Несмотря на наличие убедительных данных в пользу нарушения работы СЗН при РАС, ряд исследователей считают эту теорию весьма спорной. В частности, оценивался (Fan et al., 2010) индекс десинхронизации мю-ритма во время наблюдения за движением/имитации движения у людей с РАС и нормотипичных людей. Участники исследования в возрастном диапазоне 10–26 лет наблюдали за статичным объектом на экране, смотрели видеозапись движения руки, смотрели видео движущейся белой точки, имитировали действие рукой, как в просмотренном видео. Авторы не выявили значимых различий между двумя группами по индексу десинхронизации мю-ритма при наблюдении за движением и при имитации. Также в этих группах отсутствовала значимая корреляция между эффективностью имитации и десинхронизацией мю-ритма, что противоречит результатам других авторов (Datko et al., 2018). Индекс мю-ритма у участников с РАС практически не отличался от такового у нормотипичных участников исследования, несмотря на то, что в группе с РАС имитация была существенно снижена. Было обнаружено, что с возрастом результаты ни в группе с РАС, ни в контрольной группе не изменялись.

В другом исследовании (Dumas et al., 2014) проверяли связь нарушения работы СЗН и десинхронизации мю-ритма у взрослых с РАС. В отличие от работ, в которых оценивали весь диапазон 8–13 Гц в центральных областях коры, авторы анализировали два поддиапазона 8–10 и 10–12/13 Гц во всех зонах коры у участников исследования с РАС и у нормотипичных участников. Полученные результаты выявили различную десинхронизацию мю-ритма в двух полосах частот между этими группами. В частности, при наблюдении за жестами в верхнем диапазоне частот было выявлено достоверное увеличение мощности мю-ритма в группе РАС, в то время как в нижнем диапазоне в обеих группах выявлено снижение мощности ритма как при наблюдении, так и при выполнении движений. Авторы предположили, что активность СЗН в группе РАС сохранена, однако нарушается нисходящая модуляция сигнала при наблюдении за движениями, и это отражается в нарушенном понимании намерений другого человека.

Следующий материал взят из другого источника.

Background: an optimization exercise with open tools, aiming at small area, a short achievable clock period and few clock cycles per item. Do not read the settings as production practice. In this exercise RTL edits were held to simulation tests only and were not proved equivalent to the original.

Setup of build 4:
==> flow/design.v (excerpt) <==
module post_requant (
    input  wire        clk,
    input  wire        rst,         
    input  wire        in_valid,
    output reg         in_ready,
    input  wire [1:0]  in_otype,
    input  wire [31:0] in_acc,
    input  wire [31:0] in_bias,
    input  wire [31:0] in_m,
    input  wire [5:0]  in_rs,
    input  wire [15:0] in_zp,
    input  wire [15:0] in_qmin,
    input  wire [15:0] in_qmax,
    output reg         out_valid,
    input  wire        out_ready,
    output wire [31:0] out_y
);
    wire take = in_valid && in_ready;
    wire give = out_valid && out_ready;
    reg  [5:0] n_th;
    wire [5:0] n_inc = {n_th[4:0], 1'b1};
    wire [5:0] n_dec = {1'b0, n_th[5:1]};
    wire [5:0] n_vr  = (in_ready & ~out_valid) ? n_inc : (out_valid & ~in_ready) ? n_dec : n_th;
    wire [5:0] n_v   = in_ready  ? n_inc : n_th;
    wire [5:0] n_r   = out_valid ? n_dec : n_th;
    wire [5:0] n_th_next = in_valid ? (out_ready ? n_vr : n_v) : (out_ready ? n_r : n_th);
    always @(posedge clk) begin
        if (rst) begin
            n_th     <= 6'd0;
            in_ready <= 1'b0;
        end else begin
            n_th     <= n_th_next;
            in_ready <= give | ~(n_th[5] | (take & n_th[4]));
        end
    end
    reg        v1;
    reg        a_is3;
    reg [31:0] a_acc;
    reg [31:0] a_bias;
    reg [31:0] a_m;
    reg [5:0]  a_rs;
    reg [15:0] a_zp;
    reg [15:0] a_qmin;
    reg [15:0] a_qmax;
    wire in_is3 = (in_otype == 2'd3);
    always @(posedge clk) begin
        if (rst) v1 <= 1'b0;
        else     v1 <= take;
        a_is3  <= in_is3;
        a_acc  <= in_acc;
        a_bias <= in_bias;
        a_m    <= in_is3 ? 32'd1 : in_m;
        a_rs   <= in_rs;
        a_zp   <= in_zp;
        a_qmin <= in_qmin;
        a_qmax <= in_qmax;
    end
    wire [32:0] t_sum;
  ...
For scale: roughly 5300 cells after synthesis, roughly 790 flip-flops, roughly 190 I/O pins, ~54000 um2 of cells after synthesis.
Settings: LEC_CHECK=0, CAP_MARGIN=20, CORE_MARGIN=2, CORE_UTILIZATION=50, CTS_CLUSTER_DIAMETER=60, CTS_CLUSTER_SIZE=30, SLEW_MARGIN=20; clock period 20.0 ns.
standard.sh (not shown) runs the stock make flow with config.mk's settings and CLKGATE_MAP_FILE= SYNTH_SCRIPT=/design/flow/synth_recipe.tcl, a recipe that flattens the netlist after the stock synthesis.
==> flow/flow/run.sh <==
#!/bin/bash
# The standard layout (the standard.sh: standard synthesis, floorplan,
# placement, CTS, routing), with ORFS's timing repair aimed at a setup margin
# so that it works towards a shorter period than the 20 ns clock needs.
# The clock, the constraints and the synthesis are the standard ones.
set -euo pipefail
MARGIN=$(cat flow/margin.txt)
bash standard.sh SETUP_SLACK_MARGIN=$MARGIN finish > flow_standard.log 2>&1
==> flow/flow/margin.txt <==
14.8
Testbench counts of build 4, summed over its fixed seeds: cycles 32,040, items 32,000.
## Diff of input files: build 94 against build 4
- setting PLACE_DENSITY to 0.75 for the first time
==> flow/flow/run.sh <==
#!/bin/bash
# The standard layout (the standard.sh: standard synthesis, floorplan,
# placement, CTS, routing) with two changes to how ORFS makes it:
#  - its timing repair aims at a setup margin (flow/margin.txt), so that it
#    works towards a shorter period than the 20 ns clock needs;
#  - the port buffers that buffer_ports inserts on every input and output
#    are sky130_fd_sc_hd__buf_2 cells instead of delay-buffer cells.
# The clock, the constraints and the synthesis are the standard ones.
set -euo pipefail
MARGIN=$(cat flow/margin.txt)
bash standard.sh SETUP_SLACK_MARGIN=$MARGIN \
  "BUFFER_PORTS_ARGS=-buffer_cell sky130_fd_sc_hd__buf_2" finish > flow_standard.log 2>&1
### Flow results
The worst path setup slack after routing in build 94 was lower than what build 4 gave. Build 4 → build 94: number of signal-net buffers in the layout dropped 8; number of CTS-inserted buffers dropped 1; via count climbed 3.4%; arrival time of data at the critical path endpoint barely changed; wire length dropped 920 um. Build 4 → build 94: number of multi-input combinational cells stayed essentially flat, highest attainable clock frequency held steady, diode insertion count for antenna repair shows an increase of 1, cell area after placement went down about 1.8%.
What build 64 does differently from build 94 at the input level:
- clearing PLACE_DENSITY, which used to be 0.75
## What came out
- Build 64 has completed all stages; timing, DRC and antenna checks passed.
- Build 94 closes out successfully: all stages finished, all timing, DRC and antenna checks passed.
- The count of nets after finishing on build 94 is in line with that on build 64.
- Reported for build 64 and build 94, total congestion overflow turned out identical to the last digit.
- Transition time at the pin with the least slew margin for build 64: 14 ps up relative to build 94
- [build 64] fraction of met2 tracks used by global routing rose 2.5 points relative to build 94
- Between build 64 and build 94, it is build 64 whose count of clock-buffer cells in the layout is lower, by 1.4%.
- Going from build 94 to build 64, global-route usage increased 0.79 points; design area essentially unchanged.

---

Starting RTL as in the previous note.
clock: 20.0 ns
lec_check: 0
cap_margin: 20
core_margin: 2
core_utilization: 60
slew_margin: 20
==> flow/flow/run.sh <==
#!/bin/bash
# The standard layout (the standard.sh: standard synthesis, floorplan,
# placement, CTS, routing), with ORFS's timing repair aimed at a setup margin
# so that it works towards a shorter period than the 20 ns clock needs.
# The clock, the constraints and the synthesis are the standard ones.
set -euo pipefail
MARGIN=$(cat flow/margin.txt)
bash standard.sh SETUP_SLACK_MARGIN=$MARGIN finish > flow_standard.log 2>&1
Scripts as last shown in full above: flow/flow/margin.txt
Testbench counts at the start, summed over its fixed seeds: cycles 32,040, items 32,000.
Next try:
- CORE_UTILIZATION: 60 -> 50
Outcome: The changed run ran to the end with no violations. Final cell count is higher by about 3.5%. Setup slack gets worse by 0.010 ns.

[re-timing with driven ports]
In the flow no input, the clock included, has a driving cell. The finished layouts below were timed again as built, in two steps.
Step 1, drivers: a clkbuf_16 drives clk and a buf_2 each remaining input, both assumed.
Step 2 times the ports against the registers' clock, not the clock port: input delays grow and output delays shrink by t, the midpoint of the rising clock arrivals with the driver on.
Slacks: ideal ports / drivers / drivers and shift; pairs: ideal ports / drivers.
| run | t (ns) | slack for setup (ns) | worst hold slack (ns) | worst setup path at the end | slew at the worst register clock pin (ns) |
|---|---|---|---|---|---|
| build 4 | 0.762 | 14.754 / 14.679 / 14.262 | 0.326 / 0.326 / 0.326 | input to register | 0.10 / 0.10 |
| build 94 | 0.741 | 14.741 / 14.670 / 14.580 | 0.325 / 0.325 / 0.325 | input to register | 0.11 / 0.11 |
| build 64 | 0.760 | 14.695 / 14.615 / 14.548 | 0.310 / 0.310 / 0.310 | input to register | 0.10 / 0.10 |
| the first run of note 2 | 0.728 | 14.767 / 14.699 / 14.277 | 0.313 / 0.313 / 0.313 | input to register | 0.08 / 0.08 |
| the second run of note 2 | 0.755 | 14.757 / 14.685 / 14.287 | 0.302 / 0.302 / 0.302 | input to register | 0.07 / 0.07 |
After both steps every run listed still meets setup and hold. For build 4, which loses most, drivers alone change the setup slack by -0.075 ns; drivers and shift together by -0.492 ns.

Таким образом, имеются доказательства того, что при РАС изменяются типичные характеристики мю-ритма. Некоторые авторы отмечают снижение десинхронизации, другие – сниженные способности к имитации, а также атипичные диапазоны мю-ритма.

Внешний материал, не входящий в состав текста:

Background: an optimization exercise with open tools, aiming at small area, a short achievable clock period and few clock cycles per item. Do not read the settings as production practice.
Only simulation tests tie the RTL to the original design; equivalence was not proved.

==> run D <==
Design hinge_cmp, start of the top module:
module hinge_cmp (
    input  wire        clk,
    input  wire        rst,
    input  wire        start,
    input  wire        clear,
    input  wire [23:0] clear_u,
    input  wire        form,
    input  wire        integ,
    input  wire [23:0] e_in,
    input  wire [23:0] b0,
    input  wire [23:0] b1,
    input  wire [23:0] b2,
    input  wire [23:0] b3,
    input  wire [23:0] a1,
    input  wire [23:0] a2,
    input  wire [23:0] a3,
    input  wire [5:0]  xb,
    input  wire [5:0]  xa,
    input  wire [5:0]  xe,
    input  wire [5:0]  xu,
    input  wire [23:0] u_min,
    input  wire [23:0] u_max,
    output wire        ready,
    output reg         done,
    output reg  [23:0] u_lim,
    output reg  [23:0] u_raw,
    output reg         sat,
    output reg         ovf,
    output reg         clamp
);
export LEC_CHECK = 0
export ABC_AREA = 1
export CAP_MARGIN = 20
export CORE_MARGIN = 2
export CORE_UTILIZATION = 40
export PLACE_DENSITY = 0.6
export SLEW_MARGIN = 20
create_clock -name core_clock -period 17.0 [get_ports {clk}]
standard.sh (not shown) runs the stock make flow with config.mk's settings and CLKGATE_MAP_FILE= SYNTH_SCRIPT=/design/flow/synth_recipe.tcl, a recipe that flattens the netlist after the stock synthesis.
==> flow/flow/run.sh <==
#!/bin/bash
# The standard layout (the standard.sh, standard synthesis included), with
# repair_timing asked to keep a setup margin so the layout runs faster than
# the 17 ns constraint. Each step's full log is under orfs/logs; make's own
# output goes to flow_make.log.
set -uo pipefail
MARGIN=${MARGIN:-11.5}
bash standard.sh SETUP_SLACK_MARGIN=$MARGIN finish > flow_make.log 2>&1
==> run C (differences from run D) <==
--- a/flow/design.v
+++ b/flow/design.v
@@ -41,21 +41,24 @@
     assign ready = ready_q;
     wire       cap_en = ~|ph | last_ph;
     reg [23:0] cq0, cq1, cq2, cq3, cq4, cq5, cq6;
     wire cq_dbl = ph[2] & ~form_q;
     reg [5:0]  xb_q, xa_q, xe_q, xu_q;
     reg [23:0] umin_q, umax_q, umin_r, umax_r;
+    reg [24:0] umm1_r;                        
+    reg        umin_gt, umax_ne, umax_min;    
     reg        integ_q, integ_r;
     reg [23:0] eh0, eh1, eh2, eh3;
     reg [23:0] u1, u2, u3;
     reg        clr_q;
     reg [23:0] clru_q;
-    wire is_b = ph[0] | ph[1] | ph[2] | ph[3];
-    wire [23:0] dsel = is_b  ? eh0 :
-                       ph[4] ? u1 :
-                       ph[5] ? u2 : u3;
+    reg  sel_b, sel_u1, sel_u2;
+    wire is_b = sel_b;
+    wire [23:0] dsel = sel_b  ? eh0 :
+                       sel_u1 ? u1 :
+                       sel_u2 ? u2 : u3;
     wire [47:0] ms_w, mc_w;
     booth_mul mul (.x(dsel), .y(cq0), .s(ms_w), .c(mc_w));
     wire signed [8:0] tb = $signed({{3{xb_q[5]}}, xb_q}) + $signed({{3{xe_q[5]}}, xe_q})
                          - $signed({{3{xu_q[5]}}, xu_q}) + 9'sd40;
     wire signed [8:0] ta = $signed({{3{xa_q[5]}}, xa_q}) + 9'sd40;
     wire signed [8:0] tr = is_b ? tb : ta;
@@ -78,32 +81,39 @@
     reg  [47:0] hm;
     integer i;
     always @(*) begin
         for (i = 0; i < 48; i = i + 1)
             hm[i] = (i + tsh >= 110);
     end
-    wire fit = (tsh == 7'd111) ? (prod == 48'd0) : ~|((prod ^ {48{psg}}) & hm);
-    wire [63:0] term_w = fit ? x7[110:47] : (psg ? ACC_MIN : ACC_MAX);
-    wire tsat_w = ~fit;
-    reg  [63:0] term;
-    reg         tsat, t_first;
+    wire fit = (tsh == 7'd111) ? (prod == 48'd0) : (~|(prod & hm) | &(prod | ~hm));
+    wire [63:0] win_w = x7[110:47];
+    reg  [63:0] win;
+    reg         tfit, tsg, t_first;
     reg  [63:0] acc;
     reg         sat_a;
+    wire [63:0] term = tfit ? win : {tsg, {63{~tsg}}};
+    wire        tsat = ~tfit;
     wire [63:0] acc_in = t_first ? 64'd0 : acc;
     wire [64:0] sum;
     wire        sum_co;
     add_bk65 acc_add (.a({acc_in[63], acc_in}), .b({term[63], term}), .ci(1'b0), .s(sum), .co(sum_co));
     wire sum_ovf = sum[64] ^ sum[63];
     wire [63:0] acc_nx = sum_ovf ? (sum[64] ? ACC_MIN : ACC_MAX) : sum[63:0];
     reg         m_last, t_last, a_last;
-    wire [48:0] rnd = {acc[63], acc[63:16]} + {48'd0, acc[15]};
-    wire rnd_hi = ~rnd[48] & (rnd[47:23] != 25'd0);
-    wire rnd_lo =  rnd[48] & ((rnd[47:23] != {25{1'b1}}) | (rnd[22:0] == 23'd0));
-    wire [23:0] raw = rnd_hi ? 24'h7FFFFF : rnd_lo ? 24'h800001 : rnd[23:0];
-    wire lim_lo = $signed(raw) < $signed(umin_r);
-    wire lim_hi = $signed(raw) > $signed(umax_r);
+    wire [23:0] rx  = acc[39:16];
+    wire        rc  = acc[15];
+    wire rnd_hi = ~acc[63] & ((|acc[62:39]) | (&acc[38:15]));
+    wire rnd_lo =  acc[63] & (~(&acc[62:39]) | ~(|acc[38:15]));
+    wire [23:0] rinc = rx + {23'd0, rc};
+    wire [23:0] raw = rnd_hi ? 24'h7FFFFF : rnd_lo ? 24'h800001 : rinc;
+    wire lo_0 = $signed(rx) < $signed(umin_r);
+    wire lo_1 = $signed({rx[23], rx}) < $signed(umm1_r);
+    wire hi_0 = $signed(rx) > $signed(umax_r);
+    wire hi_e = rx == umax_r;
+    wire lim_lo = ~rnd_hi & (rnd_lo ? umin_gt : (rc ? lo_1 : lo_0));
+    wire lim_hi = rnd_hi ? umax_ne : rnd_lo ? umax_min : (hi_0 | (rc & hi_e));
     wire [23:0] lim = lim_lo ? umin_r : lim_hi ? umax_r : raw;
     wire sat_all = sat_a | rnd_hi | rnd_lo;
     wire push = integ_r & ~sat_all & ~(lim_lo | lim_hi);
     reg  kill;    
     always @(posedge clk) begin
         if (cap_en) begin
@@ -117,18 +127,26 @@
             cq0 <= cq_dbl ? cq2 : cq1;
             cq1 <= cq_dbl ? cq3 : cq2;
             cq2 <= cq3; cq3 <= cq4; cq4 <= cq5; cq5 <= cq6;
         end
         if (last_ph) begin
             umin_r <= umin_q; umax_r <= umax_q; integ_r <= integ_q;
+            umm1_r <= {umin_q[23], umin_q} - 25'd1;
+            umin_gt  <= $signed(umin_q) > -24'sd8388607;
+            umax_ne  <= umax_q != 24'h7FFFFF;
+            umax_min <= umax_q == 24'h800000;
         end
         ms <= ms_w; mc <= mc_w;
         tsh <= t_w;
         m_first <= ph[0];
-        term    <= term_w;
-        tsat    <= tsat_w;
+        sel_b  <= |ph_next[3:0];
+        sel_u1 <= ph_next[4];
+        sel_u2 <= ph_next[5];
+        win     <= win_w;
+        tfit    <= fit;
+        tsg     <= psg;
         t_first <= m_first;
         acc   <= acc_nx;
         sat_a <= (t_first ? 1'b0 : sat_a) | tsat | sum_ovf;
         u_raw <= raw;
         u_lim <= lim;
         sat   <= sat_all;
@@ -140,41 +158,46 @@
             m_last <= 1'b0;
             t_last <= 1'b0;
             a_last <= 1'b0;
             done <= 1'b0;
             kill <= 1'b0;
             clr_q <= 1'b0;
-            eh1 <= 24'd0; eh2 <= 24'd0; eh3 <= 24'd0;
-            u1 <= 24'd0; u2 <= 24'd0; u3 <= 24'd0;
         end else begin
             ph <= ph_next;
             ready_q <= acc_s ? 1'b0 : (ready_q | (form_q ? ph[5] : ph[4]));
             m_last <= last_ph;
             t_last <= m_last;
             a_last <= t_last;
             done <= a_last;
-            if (cap_en) begin
-                eh0 <= e_in;
-            end
             clr_q <= acc_c;
-            if (clr_q) begin
-                eh1 <= 24'd0; eh2 <= 24'd0; eh3 <= 24'd0;
-            end else if (ph[0] | ph[1] | ph[2]) begin
-                eh0 <= eh1; eh1 <= eh2; eh2 <= eh3; eh3 <= eh0;
-            end
-            if (clr_q) begin
-                u1 <= clru_q; u2 <= clru_q; u3 <= clru_q;
-            end else if (a_last & ~kill) begin
-                u1 <= push ? raw : u1; u2 <= u1; u3 <= u2;
-            end
             if (acc_c)
                 kill <= (|ph) | m_last | t_last;
             else if (a_last)
                 kill <= 1'b0;
         end
     end
+    reg rst_q;
+    always @(posedge clk) begin
+        rst_q <= rst;
+        if (cap_en)
+            eh0 <= e_in;
+        if (rst_q) begin
+            eh1 <= 24'd0; eh2 <= 24'd0; eh3 <= 24'd0;
+        end else if (clr_q) begin
+            eh1 <= 24'd0; eh2 <= 24'd0; eh3 <= 24'd0;
+        end else if (ph[0] | ph[1] | ph[2]) begin
+            eh0 <= eh1; eh1 <= eh2; eh2 <= eh3; eh3 <= eh0;
+        end
+        if (rst_q) begin
+            u1 <= 24'd0; u2 <= 24'd0; u3 <= 24'd0;
+        end else if (clr_q) begin
+            u1 <= clru_q; u2 <= clru_q; u3 <= clru_q;
+        end else if (a_last & ~kill) begin
+            u1 <= push ? raw : u1; u2 <= u1; u3 <= u2;
+        end
+    end
 endmodule
 module booth_mul(input [23:0] x, input [23:0] y, output [47:0] s, output [47:0] c);
   wire one0 = y[0] ^ 1'b0;
   wire two0 = (y[1] & ~y[0] & ~1'b0) | (~y[1] & y[0] & 1'b0);
   wire neg0 = y[1];
   wire pp0_0 = ((one0 & x[0]) | (two0 & 1'b0)) ^ neg0;
==> flow/flow/run.sh (replaced) <==
#!/bin/bash
# The standard layout (the standard.sh, standard synthesis included), with
# repair_timing asked to keep a setup margin so the layout runs faster than
# the 17 ns constraint. Each step's full log is under orfs/logs; make's own
# output goes to flow_make.log.
set -uo pipefail
MARGIN=${MARGIN:-12.5}
bash standard.sh SETUP_SLACK_MARGIN=$MARGIN finish > flow_make.log 2>&1
==> summary of the runs <==
- Of run C and run D, run C has the higher register-to-register slack (gap 0.95 ns).
- Between run D and run C, the lower die area is in run D (gap 3.8%, measured against run C).
- Against run C, the utilization of run D is lower by 0.43 points.
- Of run D and run C, run D has the higher critical path depth (gap 13).
- In run D the via count is lower than in run C, by about 3%.
- Between run D and run C, the lower cell area is in run D (gap 4.9%, measured against run C).
- In run D the fmax is smaller than in run C, by 15%.
- Between run D and run C, the lower non-clock buffer count is in run D (gap 16).
==> figures <==
Final Routed Wirelength: run D 189000 um; run C 199000 um
Count of cell types in the netlist: run D 61; run C 57
Count of buffers added by post-CTS timing repair for setup: run D 39; run C 37
Launching element of the worst setup path: run D cq0[7]$_DFF_P_; run C u_raw[18]$_DFF_P_
Highest clock frequency the design can meet: run D 0.184 GHz; run C 0.217 GHz
Fraction of the cycle the final worst path needs: run D 32.0%; run C 27.1%
Flip-flop and latch share of the layout cell area: run D 27.9%; run C 27.7%
Run status: run D no timing/DRC/antenna violations; run C no timing/DRC/antenna violations
Net Count, Synth: run D 7755; run C 8121
Share of the synthesized area in the top cell type: run D 22.0%; run C 22.2%
Share of layout cells above drive strength 1: run D 7.51%; run C 9.34%
Number of iterations in the first detailed-routing pass: run D 6; run C 8
Largest net degree at the start of global routing: run D 197; run C 165
Endpoint of the most critical setup path: run D mc[29]$_DFF_P_; run C u_raw[18]
Multi-input gates: run D 4889; run C 5040
Clock-cell share of area: run D 4.68%; run C 4.84%
Testbench counts of run D, summed over its fixed seeds: cycles 139,812, samples 23,233.
Testbench counts of run C, summed over its fixed seeds: cycles 139,812, samples 23,233.

-- afterwards: timing with drivers on the ports --
The flow's constraints put no driver on any port. The routed layouts listed below were extracted and timed again, unchanged, in two steps.
Step 1 sets driving cells, clkbuf_16 on the clock port and buf_2 on the other inputs (assumed; they add their load-dependent delay and slew).
Step 2 adds t to the input delays and takes it off the output delays; t is the mean of the earliest and latest rising clock arrival at the registers after step 1. Input paths then give back, and output paths get back, about the clock's delay inside the block.
Three values: no drivers, after step 1, after step 2; two values: the first two.
run | t (ns) | slack for setup (ns) | slew at the worst register clock pin (ns)
run D | 0.762 | 11.567 / 11.567 / 11.327 | 0.07 / 0.07
run C | 0.777 | 12.391 / 12.314 / 12.402 | 0.07 / 0.07
After both steps every run listed still meets setup and hold. The setup slack of run D, which loses most, moves by 0.000 ns with the drivers and by -0.240 ns with both steps.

ДРУГИЕ ОСОБЕННОСТИ ЭЭГ ПРИ РАССТРОЙСТВАХ АУТИСТИЧЕСКОГО СПЕКТРА

При РАС нарушаются нормальные онтогенетические закономерности формирования ЦНС, что отражается и на характеристиках ЭЭГ, при этом аномальные формы активности в ЭЭГ не занимают ведущего места в картине нарушений, полагают исследователи, проанализировавшие ЭЭГ большой группы детей с РАС (Горбачевская, Якупова, 1999). Они считают, что при этих заболеваниях изменяется нормотипичный курс онтогенетического развития отдельных частотных полос ЭЭГ и общий ЭЭГ-паттерн. Последний характеризует слаженность тормозных и возбудительных процессов коры и степень ее функциональной активности. Для всех изученных ими форм РАС, сопровождающихся нарушением когнитивных функций, они отмечали снижение спектральной плотности альфа-ритма, особенно низкочастотных его составляющих, и повышение уровня бета-активности. Возможно, это отражает дисбаланс процессов возбуждения и торможения, связанный с нарушением в системе ГАМК-эргических нейронов (Жукова, 2016; Marotta et al., 2020). Особенности бета-ритма при РАС представляют интерес, поскольку было показано, что при наблюдении за действиями и при имитации индекс бета-ритма в центральных областях коры также может изменяться (Pineda, 2005). По некоторым данным, группа детей с недифференцированным аутизмом характеризуется более высокой мощностью тета- и бета-ритмов, что связано с широко распространенной синхронной активностью во всей коре с максимальной амплитудой во фронтальной коре (Kozhushko et al., 2018). Однако, как было показано другими исследователями, высокий уровень тета-активности часто отмечается при синдромальных формах РАС (Горбачевская, Якупова, 1999; Горбачевская, 2011).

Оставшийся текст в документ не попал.